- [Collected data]
==> config.mk <==
export PLATFORM = sky130hd
export DESIGN_NAME = mon_commit_serializer_flat
export DESIGN_NICKNAME = d
export VERILOG_FILES = /design/src/rtl/mon_commit_serializer_if.sv /design/src/rtl/mon_commit_serializer.sv /design/src/flat_wrapper.sv
export SDC_FILE = /design/constraint.sdc
export NUM_CORES = 2
export LEC_CHECK = 0
export BUFFER_PORTS_ARGS = -buffer_cell sky130_fd_sc_hd__buf_2
export CORE_MARGIN = 2
export CORE_UTILIZATION = 61
export CTS_CLUSTER_SIZE = 14
export DETAILED_ROUTE_END_ITERATION = 12
export GPL_ROUTABILITY_DRIVEN = 1
export HOLD_SLACK_MARGIN = 0.15
export PLACE_DENSITY = 0.88
export SYNTH_ARGS = -nofsm -noshare
export SYNTH_HDL_FRONTEND = slang
export SYNTH_SLANG_ARGS = --single-unit
==> constraint.sdc <==
create_clock -name clk -period 37.7 [get_ports clk]
set_input_delay 5.655 -clock clk [delete_from_list [all_inputs] [get_ports clk]]
set_output_delay 5.655 -clock clk [all_outputs]
set_load 0.02 [all_outputs]
==> src/rtl/mon_commit_serializer_if.sv <==
// mon_commit_serializer_if
//   Groups the retire-side bus and the serialized output stream of
//   mon_commit_serializer.
//   master : the environment. It drives the retire slots and out_ready, and it
//            samples the serialized record.
//   slave  : the serializer. It samples the retire slots and drives the
//            serialized record.
//   Retire slot c occupies bits [W*c +: W] of each packed field.
interface mon_commit_serializer_if #(
  parameter int CHANNELS = 2
);
  logic [CHANNELS-1:0]    in_valid;
  logic [64*CHANNELS-1:0] in_order;
  logic [32*CHANNELS-1:0] in_inst;
  logic [32*CHANNELS-1:0] in_pc_rdata;
  logic [32*CHANNELS-1:0] in_pc_wdata;
  logic [5*CHANNELS-1:0]  in_rd_addr;
  logic [32*CHANNELS-1:0] in_rd_wdata;
  logic [CHANNELS-1:0]    in_halt;

  logic        out_valid;
  logic        out_ready;
  logic [63:0] out_order;
  logic [31:0] out_inst;
  logic [31:0] out_pc_rdata;
  logic [31:0] out_pc_wdata;
  logic [4:0]  out_rd_addr;
  logic [31:0] out_rd_wdata;
  logic        out_halt;

  modport master (
    output in_valid, in_order, in_inst, in_pc_rdata, in_pc_wdata,
           in_rd_addr, in_rd_wdata, in_halt, out_ready,
    input  out_valid, out_order, out_inst, out_pc_rdata, out_pc_wdata,
           out_rd_addr, out_rd_wdata, out_halt
  );

  modport slave (
    input  in_valid, in_order, in_inst, in_pc_rdata, in_pc_wdata,
           in_rd_addr, in_rd_wdata, in_halt, out_ready,
    output out_valid, out_order, out_inst, out_pc_rdata, out_pc_wdata,
           out_rd_addr, out_rd_wdata, out_halt
  );
endinterface

==> src/rtl/mon_commit_serializer.sv <==
// mon_commit_serializer
//   Commit monitor for multi-retire CPUs. The block samples up to CHANNELS
//   retirement records per cycle and checks program-order invariants. It
//   buffers the accepted groups in a DEPTH-entry FIFO and replays them one
//   record per cycle over a valid/ready stream.
//
//   Ports
//     clk, rst          clock, synchronous active-high reset
//     bus (slave)       retire slots in, serialized record out
//     error_o           sticky, set by the first detected violation
//     error_code_o      code of that first violation:
//                         1 order gap, 2 non-contiguous slots,
//                         3 PC discontinuity, 4 overflow, 5 timeout,
//                         6 x0 write, 7 commit after halt
//     commit_count_o    records accepted into the FIFO
//     halted_o          a halt record has been accepted
//
//   Build option
//     MON_PC_CHECK_EN   When this macro is defined, the block compiles in
//                       last_pc_wdata and the code-3 PC continuity check.
module mon_commit_serializer #(
  parameter int CHANNELS = 2,
  parameter int DEPTH    = 16,
  parameter int TIMEOUT  = 10000
) (
  input  logic                  clk,
  input  logic                  rst,
  mon_commit_serializer_if.slave bus,
  output logic                  error_o,
  output logic [2:0]            error_code_o,
  output logic [63:0]           commit_count_o,
  output logic                  halted_o
);

  localparam int AW = (DEPTH > 1) ? $clog2(DEPTH) : 1;
  localparam int CW = $clog2(DEPTH + 1);
  localparam int NW = $clog2(CHANNELS + 1);
  localparam int TW = (TIMEOUT > 0) ? $clog2(TIMEOUT + 1) : 1;

  typedef struct packed {
    logic [63:0] order;
    logic [31:0] inst;
    logic [31:0] pc_rdata;
    logic [31:0] pc_wdata;
    logic [4:0]  rd_addr;
    logic [31:0] rd_wdata;
    logic        halt;
  } rec_t;

  rec_t          mem_q [DEPTH];
  logic [AW-1:0] rd_ptr_q, rd_ptr_d;
  logic [AW-1:0] wr_ptr_q, wr_ptr_d;
  logic [CW-1:0] count_q, count_d;
  logic [63:0]   exp_order_q;
  logic [63:0]   commit_q;
  logic [TW-1:0] idle_q, idle_d;
  logic          halted_q;
  logic          err_q;
  logic [2:0]    code_q;
`ifdef MON_PC_CHECK_EN
  logic [31:0]   last_pc_q, last_pc_d;
  logic          last_pc_vld_q;
  logic [31:0]   prev_pc;
  logic          prev_vld;
`endif

  rec_t          slot [CHANNELS];
  logic [NW-1:0] n;
  logic          c1, c2, c3, c4, c5, c6, c7;
  logic          any_halt, drop, push, pop;
  logic [2:0]    code;
  rec_t          head;

  always_comb begin
    n        = '0;
    c1       = 1'b0;
    c2       = 1'b0;
    c3       = 1'b0;
    c6       = 1'b0;
    c7       = 1'b0;
    any_halt = 1'b0;
    for (int c = 0; c < CHANNELS; c++) begin
      slot[c].order    = bus.in_order[64*c +: 64];
      slot[c].inst     = bus.in_inst[32*c +: 32];
      slot[c].pc_rdata = bus.in_pc_rdata[32*c +: 32];
      slot[c].pc_wdata = bus.in_pc_wdata[32*c +: 32];
      slot[c].rd_addr  = bus.in_rd_addr[5*c +: 5];
      slot[c].rd_wdata = bus.in_rd_wdata[32*c +: 32];
      slot[c].halt     = bus.in_halt[c];
      if (bus.in_valid[c]) begin
        n = n + NW'(1);
        // The expected order is tied to the physical slot index.
        if (slot[c].order != exp_order_q + 64'(c)) c1 = 1'b1;
        if (slot[c].rd_addr == 5'd0 && slot[c].rd_wdata != 32'd0) c6 = 1'b1;
        if (halted_q) c7 = 1'b1;
        if (slot[c].halt) any_halt = 1'b1;
      end
    end
    for (int c = 1; c < CHANNELS; c++) begin
      if (bus.in_valid[c] && !bus.in_valid[c-1]) c2 = 1'b1;
    end
`ifdef MON_PC_CHECK_EN
    // Each valid record chains to the previous valid record. The first
    // valid record of the group chains to the last record of the
    // previously pushed group.
    prev_pc  = last_pc_q;
    prev_vld = last_pc_vld_q;
    for (int c = 0; c < CHANNELS; c++) begin
      if (bus.in_valid[c]) begin
        if (prev_vld && slot[c].pc_rdata != prev_pc) c3 = 1'b1;
        prev_pc  = slot[c].pc_wdata;
        prev_vld = 1'b1;
      end
    end
    last_pc_d = prev_pc;
`endif

    // Overflow uses the occupancy from before this cycle's pop, so a pop
    // in the same cycle does not free a slot for this group.
    c4 = int'(n) > (DEPTH - int'(count_q));

    drop = c2 | c4 | c7;
    push = (n != '0) && !drop;
    pop  = (count_q != '0) && bus.out_ready;

    if (TIMEOUT == 0) begin
      idle_d = '0;
      c5     = 1'b0;
    end else begin
      if (push)                        idle_d = '0;
      else if (halted_q)               idle_d = idle_q;
      else if (idle_q == TW'(TIMEOUT)) idle_d = idle_q;
      else                             idle_d = idle_q + TW'(1);
      c5 = !halted_q && (idle_d == TW'(TIMEOUT));
    end

    if      (c1) code = 3'd1;
    else if (c2) code = 3'd2;
    else if (c3) code = 3'd3;
    else if (c4) code = 3'd4;
    else if (c5) code = 3'd5;
    else if (c6) code = 3'd6;
    else if (c7) code = 3'd7;
    else         code = 3'd0;

    wr_ptr_d = push ? AW'((int'(wr_ptr_q) + int'(n)) % DEPTH) : wr_ptr_q;
    rd_ptr_d = pop  ? AW'((int'(rd_ptr_q) + 1) % DEPTH)       : rd_ptr_q;
    count_d  = CW'(int'(count_q) + (push ? int'(n) : 0) - (pop ? 1 : 0));
  end

  // Storage is not reset. The pointers and the occupancy define which
  // entries are valid, and a reset discards the contents.
  always_ff @(posedge clk) begin
    if (!rst && push) begin
      for (int c = 0; c < CHANNELS; c++) begin
        if (bus.in_valid[c]) mem_q[AW'((int'(wr_ptr_q) + c) % DEPTH)] <= slot[c];
      end
    end
  end

  always_ff @(posedge clk) begin
    if (rst) begin
      rd_ptr_q      <= '0;
      wr_ptr_q      <= '0;
      count_q       <= '0;
      exp_order_q   <= '0;
      commit_q      <= '0;
      idle_q        <= '0;
      halted_q      <= 1'b0;
      err_q         <= 1'b0;
      code_q        <= 3'd0;
`ifdef MON_PC_CHECK_EN
      last_pc_q     <= '0;
      last_pc_vld_q <= 1'b0;
`endif
    end else begin
      rd_ptr_q <= rd_ptr_d;
      wr_ptr_q <= wr_ptr_d;
      count_q  <= count_d;
      idle_q   <= idle_d;
      if (push) begin
        exp_order_q <= exp_order_q + 64'(n);
        commit_q    <= commit_q + 64'(n);
        if (any_halt) halted_q <= 1'b1;
`ifdef MON_PC_CHECK_EN
        last_pc_q     <= last_pc_d;
        last_pc_vld_q <= 1'b1;
`endif
      end
      if (!err_q && code != 3'd0) begin
        err_q  <= 1'b1;
        code_q <= code;
      end
    end
  end

  // The head record comes straight from the storage flops. Its fields are
  // forced to zero while the FIFO is empty, so the outputs read 0 after reset.
  always_comb begin
    head             = mem_q[rd_ptr_q];
    bus.out_valid    = (count_q != '0);
    bus.out_order    = bus.out_valid ? head.order    : '0;
    bus.out_inst     = bus.out_valid ? head.inst     : '0;
    bus.out_pc_rdata = bus.out_valid ? head.pc_rdata : '0;
    bus.out_pc_wdata = bus.out_valid ? head.pc_wdata : '0;
    bus.out_rd_addr  = bus.out_valid ? head.rd_addr  : '0;
    bus.out_rd_wdata = bus.out_valid ? head.rd_wdata : '0;
    bus.out_halt     = bus.out_valid ? head.halt     : 1'b0;
  end

  assign error_o        = err_q;
  assign error_code_o   = code_q;
  assign commit_count_o = commit_q;
  assign halted_o       = halted_q;

endmodule

==> src/flat_wrapper.sv <==
// flat-port wrapper written by rule: the top's interface ports become plain ports
module mon_commit_serializer_flat 
#(
  parameter int CHANNELS = 2,
  parameter int DEPTH    = 16,
  parameter int TIMEOUT  = 10000
)
  (clk, rst, error_o, error_code_o, commit_count_o, halted_o, bus_in_valid, bus_in_order, bus_in_inst, bus_in_pc_rdata, bus_in_pc_wdata, bus_in_rd_addr, bus_in_rd_wdata, bus_in_halt, bus_out_ready, bus_out_valid, bus_out_order, bus_out_inst, bus_out_pc_rdata, bus_out_pc_wdata, bus_out_rd_addr, bus_out_rd_wdata, bus_out_halt);
  mon_commit_serializer_if #(.CHANNELS(CHANNELS)) bus_i ();
  input  logic clk;
  input  logic rst;
  output logic error_o;
  output logic [2:0] error_code_o;
  output logic [63:0] commit_count_o;
  output logic halted_o;
  input wire logic [$bits(bus_i.in_valid)-1:0] bus_in_valid;
  input wire logic [$bits(bus_i.in_order)-1:0] bus_in_order;
  input wire logic [$bits(bus_i.in_inst)-1:0] bus_in_inst;
  input wire logic [$bits(bus_i.in_pc_rdata)-1:0] bus_in_pc_rdata;
  input wire logic [$bits(bus_i.in_pc_wdata)-1:0] bus_in_pc_wdata;
  input wire logic [$bits(bus_i.in_rd_addr)-1:0] bus_in_rd_addr;
  input wire logic [$bits(bus_i.in_rd_wdata)-1:0] bus_in_rd_wdata;
  input wire logic [$bits(bus_i.in_halt)-1:0] bus_in_halt;
  input wire logic [$bits(bus_i.out_ready)-1:0] bus_out_ready;
  output wire logic [$bits(bus_i.out_valid)-1:0] bus_out_valid;
  output wire logic [$bits(bus_i.out_order)-1:0] bus_out_order;
  output wire logic [$bits(bus_i.out_inst)-1:0] bus_out_inst;
  output wire logic [$bits(bus_i.out_pc_rdata)-1:0] bus_out_pc_rdata;
  output wire logic [$bits(bus_i.out_pc_wdata)-1:0] bus_out_pc_wdata;
  output wire logic [$bits(bus_i.out_rd_addr)-1:0] bus_out_rd_addr;
  output wire logic [$bits(bus_i.out_rd_wdata)-1:0] bus_out_rd_wdata;
  output wire logic [$bits(bus_i.out_halt)-1:0] bus_out_halt;
  assign bus_i.in_valid = bus_in_valid;
  assign bus_i.in_order = bus_in_order;
  assign bus_i.in_inst = bus_in_inst;
  assign bus_i.in_pc_rdata = bus_in_pc_rdata;
  assign bus_i.in_pc_wdata = bus_in_pc_wdata;
  assign bus_i.in_rd_addr = bus_in_rd_addr;
  assign bus_i.in_rd_wdata = bus_in_rd_wdata;
  assign bus_i.in_halt = bus_in_halt;
  assign bus_i.out_ready = bus_out_ready;
  assign bus_out_valid = bus_i.out_valid;
  assign bus_out_order = bus_i.out_order;
  assign bus_out_inst = bus_i.out_inst;
  assign bus_out_pc_rdata = bus_i.out_pc_rdata;
  assign bus_out_pc_wdata = bus_i.out_pc_wdata;
  assign bus_out_rd_addr = bus_i.out_rd_addr;
  assign bus_out_rd_wdata = bus_i.out_rd_wdata;
  assign bus_out_halt = bus_i.out_halt;
  mon_commit_serializer #(.CHANNELS(CHANNELS), .DEPTH(DEPTH), .TIMEOUT(TIMEOUT)) u_core (.clk(clk), .rst(rst), .bus(bus_i), .error_o(error_o), .error_code_o(error_code_o), .commit_count_o(commit_count_o), .halted_o(halted_o));
endmodule
After elaboration in Yosys (flattened, before gate mapping)
Memories as Yosys holds them, arrays and structs flattened. A register that Yosys moved wholly into a read port is not among the register bits.
Cells that the tools add are included.
{ "op_classes": {"eq_ne": 4, "n_shift": 0, "n_div": 0, "n_mul": 0, "addsub": 11, "n_reduce_logical": 21, "magnitude_cmp": 1, "n_mux": 45, "bitwise": 2} }
{ "op_table": {"columns": ["cell", "count"], "rows": [
  ["adder 64 x 2 -> 64 bit", 2],
  ["2-to-1 mux 32 bit", 4],
  ["!= test 64 bit", 2],
  ["adder 64 x 1 -> 64 bit (second input constant)", 1],
  ["2-to-1 mux 64 bit", 1],
  ["nonzero test 32 bit", 2],
  ["2-to-1 mux 14 bit", 3],
  ["greater-than comparator 3 x 32 -> 1 bit", 1],
  ["== test 14 bit (second input constant)", 2],
  ["2-to-1 mux 1 bit", 26],
  ["2-to-1 mux 3 bit", 6],
  ["adder 14 x 1 -> 14 bit (second input constant)", 1],
  ["logical NOT 5 bit", 2],
  ["adder 4 x 1 -> 4 bit (second input constant)", 2],
  ["logical AND 1 bit", 8],
  ["2-to-1 mux 4 bit", 2],
  ["subtractor 5 x 5 -> 6 bit (first input constant)", 1],
  ["adder 5 bit", 1],
  ["logical NOT 1 bit", 5],
  ["2-to-1 mux 5 bit", 1],
  ["nonzero test 5 bit", 1],
  ["subtractor 5 bit", 1],
  ["adder 4 x 2 -> 4 bit", 1],
  ["2-to-1 mux 2 bit", 2],
  ["other kinds (5)", 6]
]} }
{ "word_totals": {"rom_bits": 0, "ram_bits": 3168, "memories": 1, "word_cells": 94, "regBits": 160, "latchBits": 0, "input_bits": 401} }
{ "memory_table": {"columns": ["name", "words", "word_bits", "rd", "rd_clocked_by_memory_dff", "wr", "line", "source"], "rows": [
  ["u_core.mem_q", 16, 198, 1, 1, 2, "mon_commit_serializer.sv:50", "rec_t mem_q [DEPTH];"]
]} }

Logic depth before layout (Yosys ltp)
{ "depth": {"word_depth": 17, "depth_mapped": 18} }

Worst setup path before layout
OpenSTA, ideal clock, no wires.
{ "synth_path": {"path_type": "in2reg", "start": "input port bus_in_valid[0]", "end": "memory u_core.mem_q[11][0] in the netlist's numbering (enable)", "arrival_ps": 17046, "path_stages": 10, "slack_ps": 19829, "n_path_buf": 1, "path_cell_list": "inv_1 -> ha_1 -> nor2b_1 -> o211a_1 -> o221ai_1 -> nand2_1 -> clkbuf_1 -> nor3_1 -> nand3_1 -> o22ai_1"} }
{ "synth_rtl": {"columns": ["element", "line", "source"], "rows": [
  ["start, declared", "flat_wrapper.sv:16", "input wire logic [$bits(bus_i.in_valid)-1:0] bus_in_valid;"],
  ["end, declared", "mon_commit_serializer.sv:50", null]
]} }

==> summary.md <==
| Metric | Value |
|---|---|
| Required time of the critical path | `32.04 ns` |
| CTS H-Tree Depth | `5` |
| Sequential area share after synthesis | `57.8%` |
| Count leader, synth | `edfxtp_1` |
| Wire per inst | `36.1 um` |
| Distinct cell type count after synthesis | `76` |
| Area Overhead vs Synth | `9.59%` |
| Maxcap violations | `0` |
| YS warnings | `0` |
| Num CTS Buffers | `347` |
| Antenna Nets Post-Route | `0` |
| Hold_buf cts | `0` |
| Main synth FF type | `edfxtp_1` |
| Static leakage | `58.4 nW` |
| Fin area | `187,000 um^2` |
| GRT Residual Overflow | `0` |
| Area of the mapped netlist | `170,000 um^2` |
| Most frequent cells after synthesis | `edfxtp_1 (3,168), mux2_2 (3,153), mux4_2 (990), clkbuf_1 (669), buf_2 (344)` |
| Post-synth net total | `10,500` |
| Post-synth top area cell | `edfxtp_1` |
| Core box area | `277,000 um^2` |
| Post_cts resized | `0` |
| Num ports | `669` |
| Clk sinks | `3,332` |
| Mapped Cells | `10,100` |
| Relative slew slack | `1.71%` |
| I/O Buffers | `668` |
| Critical Path Sink Type | `output pin` |
| Async set-reset flop share out of synthesis | `0%` |
| Tightest Pin Transition | `1.47 ns` |
| Drt drc | `0` |
| Layout cell share with drive strength beyond 1 | `53.0%` |
| Reg clk slew, reported paths | `0.06 ns` |
| # rows | `193` |
| Initial antenna violation count | `179` |
| GR Util All Layers | `35.6%` |
| Iteration-0 DRC Markers | `16,600` |
| Placer Congestion | `0.948` |
| CTS tree | `done` |
| Root buf cell | `clkbuf_16` |
| Pwr Density | `52.8 nW/um^2` |
| Setup total negative slack | `0 ns` |
| Vias in the first global route | `105,000` |
| Area of the die | `283,000 um^2` |
| Worst EP arrival | `6.97 ns` |
| DP HPWL | `266,000 um` |
| Yosys reg bits | `3,332` |
| RSZ-0062 raised after global routing | `no` |
| Placed cell area | `175,000 um^2` |
| Post-DR vias/cell | `7.26` |
| Type of origin of the critical path | `flop` |
| Run status | `finished, final reports clean` |
| Initial Utilization | `61.5%` |
| Layout net count | `10,500` |
| Max Freq | `79.2 MHz` |
| CP max FO | `47` |
| Mapped Avg Cell Area | `16.9 um^2` |
| Synth area leaders | `edfxtp_1 (56%), mux2_2 (21%), mux4_2 (13%), dfxtp_1 (1.9%), clkbuf_1 (1.5%)` |
| Peak supply drop | `0.0000610 V` |
| Die height | `532 um` |
| Fin. Hold Viols | `0` |
| Via count | `103,000` |
| Worst-Skew Late Latency | `0.99 ns` |
| Routed wire length | `512,000 um` |
| Final Max Tran Viols | `0` |
| Die width | `532 um` |
| Wire length of the first global-routing pass | `736,000 um` |
| Top-area cell type share of the netlist area | `55.9%` |
| DRT Pass-1 Iters | `6` |
| Setup-failing EPs final | `0` |
| Minimum clock period after layout | `12.63 ns` |
| Post-synth EDFFs | `3,168` |
| Final Cycle Share | `33.5%` |
| Worst hold path type | `reg2reg` |
| Bufs on Longest Clock Path | `4` |
| Post-CTS setup repair buffer count | `0` |
| Layout Skew | `0.0678 ns` |
| Setup Crit Path Kind | `reg2out` |
| Largest net degree at the start of global routing | `153` |
-- worst max-delay path, stage by stage, from the launching register on --
cell and delay, ns:
dfxtp_4 0.75, buf_4 0.90, buf_4 0.88, buf_4 0.77, buf_4 0.87, mux4_2 0.62, mux4_2 0.47, and2_1 0.27
buf_2 0.21
-- worst paths after layout --
| kind | start | end | slack, ns | cells after the start |
|---|---|---|---|---|
| worst min register to register | u_core.commit_count_o[50]$_SDFFE_PP0N_ | u_core.commit_count_o[50]$_SDFFE_PP0N_ | 0.49 | 2 |
| worst min-delay path | u_core.commit_count_o[50]$_SDFFE_PP0N_ | u_core.commit_count_o[50]$_SDFFE_PP0N_ | 0.49 | 2 |
| worst max register to register | u_core.count_q[0]$_SDFF_PP0_ | u_core.mem_q[8][177]$_DFFE_PP_ | 31.84 | 12 |
| worst max-delay path | flop | bus_out_order[49] | 25.07 | 8 |
-- layout by cell type, fill, tap and decap left out, drive strengths merged, types with 59 or more instances in the layout --
cell type	count
edfxtp	3168
mux2	3153
mux4	990
buf	811
clkbuf	443
and2	210
nor2	207
xor2	177
dfxtp	164
clkinv	139
nand2	123
xnor2	122
diode	94
nand4	89
nand3	67
nor4	59
-- per-stage QoR --
stage	std cells	util (%)	setup WS, ns	total power, mW	hold WS, ns
after floorplan	10100	-	19.83	5.83	0.485
after global placement	13400	63.3	25.99	6.47	0.473
after detailed placement	13400	63.3	25.92	6.52	0.484
after CTS	14100	67.3	24.92	9.83	0.494
after global routing	14100	67.3	24.51	10.1	0.532
final	14200	67.4	25.07	9.85	0.490
-- routing by layer --
layer,GRT usage [%],up-vias,share of wire [%]
li1,-,40100,-
met1,46.4,52800,35
met2,54.6,8166,47
met3,9.85,1504,13
met4,19.3,168,5.3
met5,0,-,0.20
-- flip-flops by register name (all words and copies together), names as in the netlist, named ones only --
| name | count |
|---|---|
| u_core.error_code_o | 3 |
| u_core.mem_q | 3168 |
| u_core.rd_ptr_q | 4 |
| u_core.error_o | 1 |
| u_core.commit_count_o | 64 |
| u_core.wr_ptr_q | 4 |
| u_core.idle_q | 14 |
| u_core.halted_o | 1 |
| u_core.count_q | 5 |
| u_core.exp_order_q | 64 |
-- power breakdown --
part	internal, mW	switching (mW)	total, mW	leakage (nW)
combinational	1.02	1.28	2.30	23.2
sequential	4.14	0.0432	4.18	29.8
clock	1.86	1.51	3.37	5.32
total	7.02	2.83	9.85	58.4
-- kinds of logic (layout without fill, tap and decap cells) --
family	after synthesis	count (layout)	synth area share, %
compound gates	160	160	0.606
xor+xnor	299	299	1.54
fa+ha+maj	23	23	0.173
buf+inv	1180	1475	2.89
flops	3332	3332	57.8
mux	4146	4146	34.0
other cells	0	94	0
simple gates	935	935	3.01
-- layout make-up --
cell class,count,area (um^2)
clock inverter,186,1780
sequential,3332,98400
multi-input combinational,5563,67200
inverter,35,139
antenna,94,235
tap,3705,4640
fill,17200,90400
clock buffer,443,9170
timing repair buffer,811,4970
Note: power is estimated with default switching activity, not from simulation.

- [TASK STATEMENT] Up to and including the line with "set_load 0.02 [all_outputs]", repeat the entries exactly, beginning at their first line.

- [REPLY]
==> config.mk <==
export PLATFORM = sky130hd
export DESIGN_NAME = mon_commit_serializer_flat
export DESIGN_NICKNAME = d
export VERILOG_FILES = /design/src/rtl/mon_commit_serializer_if.sv /design/src/rtl/mon_commit_serializer.sv /design/src/flat_wrapper.sv
export SDC_FILE = /design/constraint.sdc
export NUM_CORES = 2
export LEC_CHECK = 0
export BUFFER_PORTS_ARGS = -buffer_cell sky130_fd_sc_hd__buf_2
export CORE_MARGIN = 2
export CORE_UTILIZATION = 61
export CTS_CLUSTER_SIZE = 14
export DETAILED_ROUTE_END_ITERATION = 12
export GPL_ROUTABILITY_DRIVEN = 1
export HOLD_SLACK_MARGIN = 0.15
export PLACE_DENSITY = 0.88
export SYNTH_ARGS = -nofsm -noshare
export SYNTH_HDL_FRONTEND = slang
export SYNTH_SLANG_ARGS = --single-unit
==> constraint.sdc <==
create_clock -name clk -period 37.7 [get_ports clk]
set_input_delay 5.655 -clock clk [delete_from_list [all_inputs] [get_ports clk]]
set_output_delay 5.655 -clock clk [all_outputs]
set_load 0.02 [all_outputs]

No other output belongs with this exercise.